Jostein Gaarder nos hablaba en El mundo de Sofía de una faceta esencial en el mundo adulto. Un aspecto clave, que supone la diferencia entre la mentalidad experimentada y la virgen, y que no es otro que la capacidad de sorpresa. Y Rodríguez Chuliá es ese niño abierto a la continua admiración. Un niño que analiza situaciones que están al alcance de la mano de cada uno de nosotros, pero que solo él se detiene a observar con lupa voluntaria.
La filosofía del agua no es una novela destinada a eruditos. En primera persona, el argumento se centra en un joven desorientado que, con ayuda de un desconocido, va a recorrer el camino de la vida dirigiendo sus pasos hacia nuevas rutas, bajo el principio de Einstein acerca de que para buscar resultados diferentes, es primordial variar el comportamiento. De este modo, moldeará su forma de actuar respecto a su familia y allegados, topándose con un mundo de posibilidades nuevas y diversas.

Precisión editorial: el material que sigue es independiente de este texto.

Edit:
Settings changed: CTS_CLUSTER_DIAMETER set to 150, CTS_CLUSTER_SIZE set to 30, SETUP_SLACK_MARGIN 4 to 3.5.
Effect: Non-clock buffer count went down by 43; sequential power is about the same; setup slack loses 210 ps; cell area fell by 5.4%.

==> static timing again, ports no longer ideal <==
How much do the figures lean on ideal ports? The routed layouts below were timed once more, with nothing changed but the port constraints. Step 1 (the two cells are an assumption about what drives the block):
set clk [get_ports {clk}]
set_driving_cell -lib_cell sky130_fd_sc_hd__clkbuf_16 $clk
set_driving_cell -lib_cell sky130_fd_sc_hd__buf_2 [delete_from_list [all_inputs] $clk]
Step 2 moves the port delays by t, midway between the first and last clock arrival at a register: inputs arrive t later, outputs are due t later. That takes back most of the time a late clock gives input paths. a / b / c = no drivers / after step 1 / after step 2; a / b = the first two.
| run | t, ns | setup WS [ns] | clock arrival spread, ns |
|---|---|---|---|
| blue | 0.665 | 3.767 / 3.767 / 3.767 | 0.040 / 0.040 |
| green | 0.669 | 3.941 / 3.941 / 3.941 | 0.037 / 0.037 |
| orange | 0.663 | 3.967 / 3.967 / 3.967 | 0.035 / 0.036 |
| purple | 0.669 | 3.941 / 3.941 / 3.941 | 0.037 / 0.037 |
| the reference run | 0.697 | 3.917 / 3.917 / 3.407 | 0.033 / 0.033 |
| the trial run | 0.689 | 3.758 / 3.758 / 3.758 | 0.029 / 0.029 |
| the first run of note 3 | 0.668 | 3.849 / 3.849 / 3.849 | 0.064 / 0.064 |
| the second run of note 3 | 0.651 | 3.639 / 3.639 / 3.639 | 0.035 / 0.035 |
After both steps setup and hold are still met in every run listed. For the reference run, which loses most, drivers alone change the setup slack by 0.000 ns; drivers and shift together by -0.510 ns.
Background: an optimization exercise with open tools, aiming at a short achievable clock period and few clock cycles. Do not read the settings as production practice.
Function was not checked in any run shown here: the RTL went through the layout flow alone.
No activity file was given, so power comes from the tool's default toggle rates.

==> flow/design.v <==
`default_nettype none
package axiAhbPkg;
    localparam int AddrWidth    = 32;
    localparam int DataWidth    = 32;
    localparam int IdWidth      = 4;
    localparam int MaxBeats     = 16;
    localparam int BeatIdxWidth = 4;
    typedef enum logic [1:0]
    {
        OKAY   = 2'd0,
        SLVERR = 2'd2
    } axiResp_e;
    typedef enum logic [1:0]
    {
        IDLE   = 2'd0,
        NONSEQ = 2'd2
    } ahbTrans_e;
    typedef enum logic [2:0]
    {
        BYTE = 3'd0,
        HALF = 3'd1,
        WORD = 3'd2
    } axiSize_e;
    typedef struct packed
    {
        logic [IdWidth-1:0]      id;
        logic [AddrWidth-1:0]    addr;
        logic [BeatIdxWidth-1:0] len;
        axiSize_e                size;
    } burstReq_t;
    typedef struct packed
    {
        logic [DataWidth-1:0] data;
        logic                 err;
    } readBeat_t;
endpackage
`default_nettype wire
`timescale 1ns/1ps
`default_nettype none
import axiAhbPkg::*;
module axiToAhbBridge (
    input  wire                                 ACLK,
    input  wire                                 rst,
    input  wire                                 awValid,
    output logic                                awReady,
    input  wire [axiAhbPkg::IdWidth-1:0]        awId,
    input  wire [axiAhbPkg::AddrWidth-1:0]      awAddr,
    input  wire [axiAhbPkg::BeatIdxWidth-1:0]   awLen,
    input  wire axiAhbPkg::axiSize_e            awSize,
    input  wire                                 wValid,
    output logic                                wReady,
    input  wire [axiAhbPkg::DataWidth-1:0]      wData,
    input  wire                                 wLast,
    output logic                                bValid,
    input  wire                                 bReady,
    output logic [axiAhbPkg::IdWidth-1:0]       bId,
    output axiAhbPkg::axiResp_e                 bResp,
    input  wire                                 arValid,
    output logic                                arReady,
    input  wire [axiAhbPkg::IdWidth-1:0]        arId,
    input  wire [axiAhbPkg::AddrWidth-1:0]      arAddr,
    input  wire [axiAhbPkg::BeatIdxWidth-1:0]   arLen,
    input  wire axiAhbPkg::axiSize_e            arSize,
    output logic                                rValid,
    input  wire                                 rReady,
    output logic [axiAhbPkg::IdWidth-1:0]       rId,
    output logic [axiAhbPkg::DataWidth-1:0]     rData,
    output axiAhbPkg::axiResp_e                 rResp,
    output logic                                rLast,
    output logic [axiAhbPkg::AddrWidth-1:0]     hAddr,
    output logic                                hWrite,
    output logic [2:0]                          hSize,
    output axiAhbPkg::ahbTrans_e                hTrans,
    output logic [axiAhbPkg::DataWidth-1:0]     hWData,
    input  wire [axiAhbPkg::DataWidth-1:0]      hRData,
    input  wire                                 hReady,
    input  wire                                 hResp
);
    logic                 awReadyQ;   
    logic [IdWidth-1:0]   awIdQ;
    logic [AddrWidth-1:0] awAddrQ;
    logic [3:0]           awLenQ;
    logic [2:0]           awSizeQ;
    logic                 arReadyQ;
    logic [IdWidth-1:0]   arIdQ;
    logic [AddrWidth-1:0] arAddrQ;
    logic [3:0]           arLenQ;
    logic [2:0]           arSizeQ;
    logic [DataWidth-1:0] wBuf [2];
    logic                 wWr;
    logic                 wRd;
    logic                 wEmpty;
    logic                 wReadyQ;    
    logic                 bAct;
    logic                 hTransQ;
    logic                 hWriteQ;
    logic [AddrWidth-1:0] hAddrQ;
    logic [2:0]           hSizeQ;
    logic                 hLastQ;     
    logic [3:0]           curLeft;    
    logic [DataWidth-1:0] wdPend;     
    logic                 dpAct;
    logic                 dpWr;
    logic                 dpLast;
    logic [DataWidth-1:0] hWDataQ;
    logic                 wrBusy;     
    logic [IdWidth-1:0]   wrId;
    logic                 errAcc;
    logic                 bValidQ;
    logic                 bErrQ;
    logic                 rdBusy;     
    logic [IdWidth-1:0]   rdId;
    logic                 rValidQ;
    logic [DataWidth-1:0] rDataQ;
    logic                 rErrQ;
    logic                 rLastQ;
    logic [DataWidth+1:0] rBuf [4];
    logic [1:0]           rWr;
    logic [1:0]           rRd;
    logic [4:0]           rCnt;       
    assign awReady = awReadyQ;
    assign arReady = arReadyQ;
    assign wReady  = wReadyQ;
    assign hTrans  = hTransQ ? NONSEQ : IDLE;
    assign hWrite  = hWriteQ;
    assign hAddr   = hAddrQ;
    assign hSize   = hSizeQ;
    assign hWData  = hWDataQ;
    assign bValid  = bValidQ;
    assign bId     = wrId;
    assign bResp   = bErrQ ? SLVERR : OKAY;
    assign rValid  = rValidQ;
    assign rId     = rdId;
    assign rData   = rDataQ;
    assign rResp   = rErrQ ? SLVERR : OKAY;
    assign rLast   = rLastQ;
    logic                 awAvail;
    logic [IdWidth-1:0]   awIdS;
    logic [AddrWidth-1:0] awAddrS;
    logic [3:0]           awLenS;
    logic [2:0]           awSizeS;
    logic                 arAvail;
    logic [IdWidth-1:0]   arIdS;
    logic [AddrWidth-1:0] arAddrS;
    logic [3:0]           arLenS;
    logic [2:0]           arSizeS;
    assign awAvail = !awReadyQ || awValid;
    assign awIdS   = awReadyQ ? awId   : awIdQ;
    assign awAddrS = awReadyQ ? awAddr : awAddrQ;
    assign awLenS  = awReadyQ ? awLen  : awLenQ;
    assign awSizeS = awReadyQ ? awSize : awSizeQ;
    assign arAvail = !arReadyQ || arValid;
    assign arIdS   = arReadyQ ? arId   : arIdQ;
    assign arAddrS = arReadyQ ? arAddr : arAddrQ;
    assign arLenS  = arReadyQ ? arLen  : arLenQ;
    assign arSizeS = arReadyQ ? arSize : arSizeQ;
    logic                 wIn;
    logic                 wAvail;
    logic [DataWidth-1:0] wHead;
    assign wIn    = wValid && wReadyQ;
    assign wAvail = !wEmpty || wIn;
    assign wHead  = wEmpty ? wData : wBuf[wRd];
    logic credOK;
    assign credOK = rCnt[0] || rCnt[1];
    logic canUpd;
    logic endB;
    logic wrSel;
    logic startWr;
    logic startRd;
    logic pres;
    logic presWr;
    assign canUpd  = !hTransQ || hReady;
    assign endB    = hTransQ && hLastQ;
    assign wrSel   = awAvail && !wrBusy;
    assign startWr = canUpd && !bAct && wrSel;
    assign startRd = canUpd && !bAct && !wrSel && arAvail && !rdBusy;
    always_comb
    begin
        if (bAct)
            pres = !endB && (hWriteQ ? wAvail : credOK);
        else if (wrSel)
            pres = awAvail && wAvail;
        else
            pres = arAvail && !rdBusy;
    end
    assign presWr = canUpd && pres && (bAct ? hWriteQ : wrSel);
    logic rdDone;
    logic wrDoneBeat;
    assign rdDone     = dpAct && !dpWr && hReady;
    assign wrDoneBeat = dpAct && dpWr && hReady;
    logic rOutFree;
    logic rEmpty;
    logic rPop;
    logic rPush;
    assign rOutFree = !rValidQ || rReady;
    assign rEmpty   = rCnt[0];
    assign rPop     = rOutFree && !rEmpty;
    assign rPush    = rdDone && !(rOutFree && rEmpty);
    logic [11:0] addrInc;
    always_comb
    begin
        logic [11:0] m;
        logic [11:0] q;
        logic [11:0] c;
        logic        p;
        for (int i = 0; i < 12; i++)
        begin
            m[i] = (i >= int'(hSizeQ));
            q[i] = hAddrQ[i] || !m[i];
        end
        p = 1'b1;
        for (int i = 0; i < 12; i++)
        begin
            c[i] = m[i] && p;
            p    = p && q[i];
        end
        addrInc = hAddrQ[11:0] ^ c;
    end
    logic [11:0] hAddrLoN;
    logic [19:0] hAddrHiN;
    logic [2:0]  hSizeN;
    logic        hWriteN;
    always_comb
    begin
        if (bAct)
        begin
            hAddrLoN = hTransQ ? addrInc : hAddrQ[11:0];
            hAddrHiN = hAddrQ[31:12];
            hSizeN   = hSizeQ;
            hWriteN  = hWriteQ;
        end
        else if (wrSel)
        begin
            hAddrLoN = awAddrS[11:0];
            hAddrHiN = awAddrS[31:12];
            hSizeN   = awSizeS;
            hWriteN  = 1'b1;
        end
        else
        begin
            hAddrLoN = arAddrS[11:0];
            hAddrHiN = arAddrS[31:12];
            hSizeN   = arSizeS;
            hWriteN  = 1'b0;
        end
    end
    logic [DataWidth+1:0] rNext;
    assign rNext = rEmpty ? {hRData, hResp, dpLast} : rBuf[rRd];
    always_ff @(posedge ACLK)
    begin
        if (rst)
        begin
            awReadyQ <= 1'b1;
            arReadyQ <= 1'b1;
            wWr      <= 1'b0;
            wRd      <= 1'b0;
            wEmpty   <= 1'b1;
            wReadyQ  <= 1'b1;
            bAct     <= 1'b0;
            hTransQ  <= 1'b0;
            dpAct    <= 1'b0;
            wrBusy   <= 1'b0;
            bValidQ  <= 1'b0;
            rdBusy   <= 1'b0;
            rValidQ  <= 1'b0;
            rWr      <= 2'd0;
            rRd      <= 2'd0;
            rCnt     <= 5'b00001;
        end
        else
        begin
            awReadyQ <= awReadyQ ? (!awValid || startWr) : startWr;
            arReadyQ <= arReadyQ ? (!arValid || startRd) : startRd;
            if (wIn)
                wWr <= !wWr;
            if (presWr)
                wRd <= !wRd;
            if (wIn && !presWr)
            begin
                wEmpty  <= 1'b0;
                wReadyQ <= wEmpty;
            end
            else if (presWr && !wIn)
            begin
                wEmpty  <= wReadyQ;
                wReadyQ <= 1'b1;
            end
            if (canUpd)
            begin
                hTransQ <= pres;
                if (bAct)
                    bAct <= !endB;
                else
                    bAct <= startWr || startRd;
            end
            if (hReady)
                dpAct <= hTransQ;
            if (startWr)
                wrBusy <= 1'b1;
            else if (bValidQ && bReady)
                wrBusy <= 1'b0;
            if (wrDoneBeat && dpLast)
                bValidQ <= 1'b1;
            else if (bReady)
                bValidQ <= 1'b0;
            if (startRd)
                rdBusy <= 1'b1;
            else if (rValidQ && rReady && rLastQ)
                rdBusy <= 1'b0;
            if (rOutFree)
                rValidQ <= !rEmpty || rdDone;
            if (rPop)
                rRd <= rRd + 2'd1;
            if (rPush)
                rWr <= rWr + 2'd1;
            if (rPush && !rPop)
                rCnt <= {rCnt[3:0], 1'b0};
            else if (rPop && !rPush)
                rCnt <= {1'b0, rCnt[4:1]};
        end
    end
    always_ff @(posedge ACLK)
    begin
        if (awReadyQ)
        begin
            awIdQ   <= awId;
            awAddrQ <= awAddr;
            awLenQ  <= awLen;
            awSizeQ <= awSize;
        end
        if (arReadyQ)
        begin
            arIdQ   <= arId;
            arAddrQ <= arAddr;
            arLenQ  <= arLen;
            arSizeQ <= arSize;
        end
        if (wIn)
            wBuf[wWr] <= wData;
        if (canUpd)
        begin
            wdPend <= wHead;
            if (bAct)
            begin
                if (hTransQ)
                begin
                    curLeft <= curLeft - 4'd1;
                    hLastQ  <= (curLeft == 4'd1);
                end
            end
            else if (wrSel)
            begin
                curLeft <= awLenS;
                hLastQ  <= (awLenS == 4'd0);
            end
            else
            begin
                curLeft <= arLenS;
                hLastQ  <= (arLenS == 4'd0);
            end
        end
        hAddrQ[11:0]  <= (hAddrLoN & {12{canUpd}}) | (hAddrQ[11:0] & {12{!canUpd}});
        hAddrQ[31:12] <= (hAddrHiN & {20{canUpd}}) | (hAddrQ[31:12] & {20{!canUpd}});
        hSizeQ        <= (hSizeN & {3{canUpd}}) | (hSizeQ & {3{!canUpd}});
        hWriteQ       <= (hWriteN && canUpd) || (hWriteQ && !canUpd);
        wrId          <= (awIdS & {IdWidth{startWr}}) | (wrId & {IdWidth{!startWr}});
        rdId          <= (arIdS & {IdWidth{startRd}}) | (rdId & {IdWidth{!startRd}});
        if (hReady)
        begin
            dpWr   <= hWriteQ;
            dpLast <= hLastQ;
        end
        hWDataQ <= (wdPend & {DataWidth{hReady}}) | (hWDataQ & {DataWidth{!hReady}});
        if (startWr)
            errAcc <= 1'b0;
        else if (wrDoneBeat)
            errAcc <= errAcc || hResp;
        bErrQ <= ((errAcc || hResp) && wrDoneBeat && dpLast)
              || (bErrQ && !(wrDoneBeat && dpLast));
        if (rPush)
            rBuf[rWr] <= {hRData, hResp, dpLast};
        {rDataQ, rErrQ, rLastQ} <= (rNext & {(DataWidth+2){rOutFree}})
                                 | ({rDataQ, rErrQ, rLastQ} & {(DataWidth+2){!rOutFree}});
    end
endmodule
`default_nettype wire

Reflexiones como «había aprendido a soportar el hambre, pero no a amarla. Nadie lo consigue nunca», «solo los ricos pueden elegir. Los pobres no podemos», o «el azar de la batalla te obliga a moverte rápido y a fluir como el agua» nos presentan a través de los ojos del muchacho una narración que supone un canto a la ruptura del camino marcado, una huída de la zona de confort y una exaltación de la iniciativa como elementos indispensables para alcanzar la verdadera libertad, aquella que le permite al hombre, como ser individual, ser dueño de sus propias decisiones.
Rodríguez Chuliá, que en breve publicará su segunda novela, Un hombre tranquilo, por medio de Grupo Tierra Editorial, combina su labor de asesor jurídico con la escritura. Os recomiendo que no perdáis de vista a este escritor.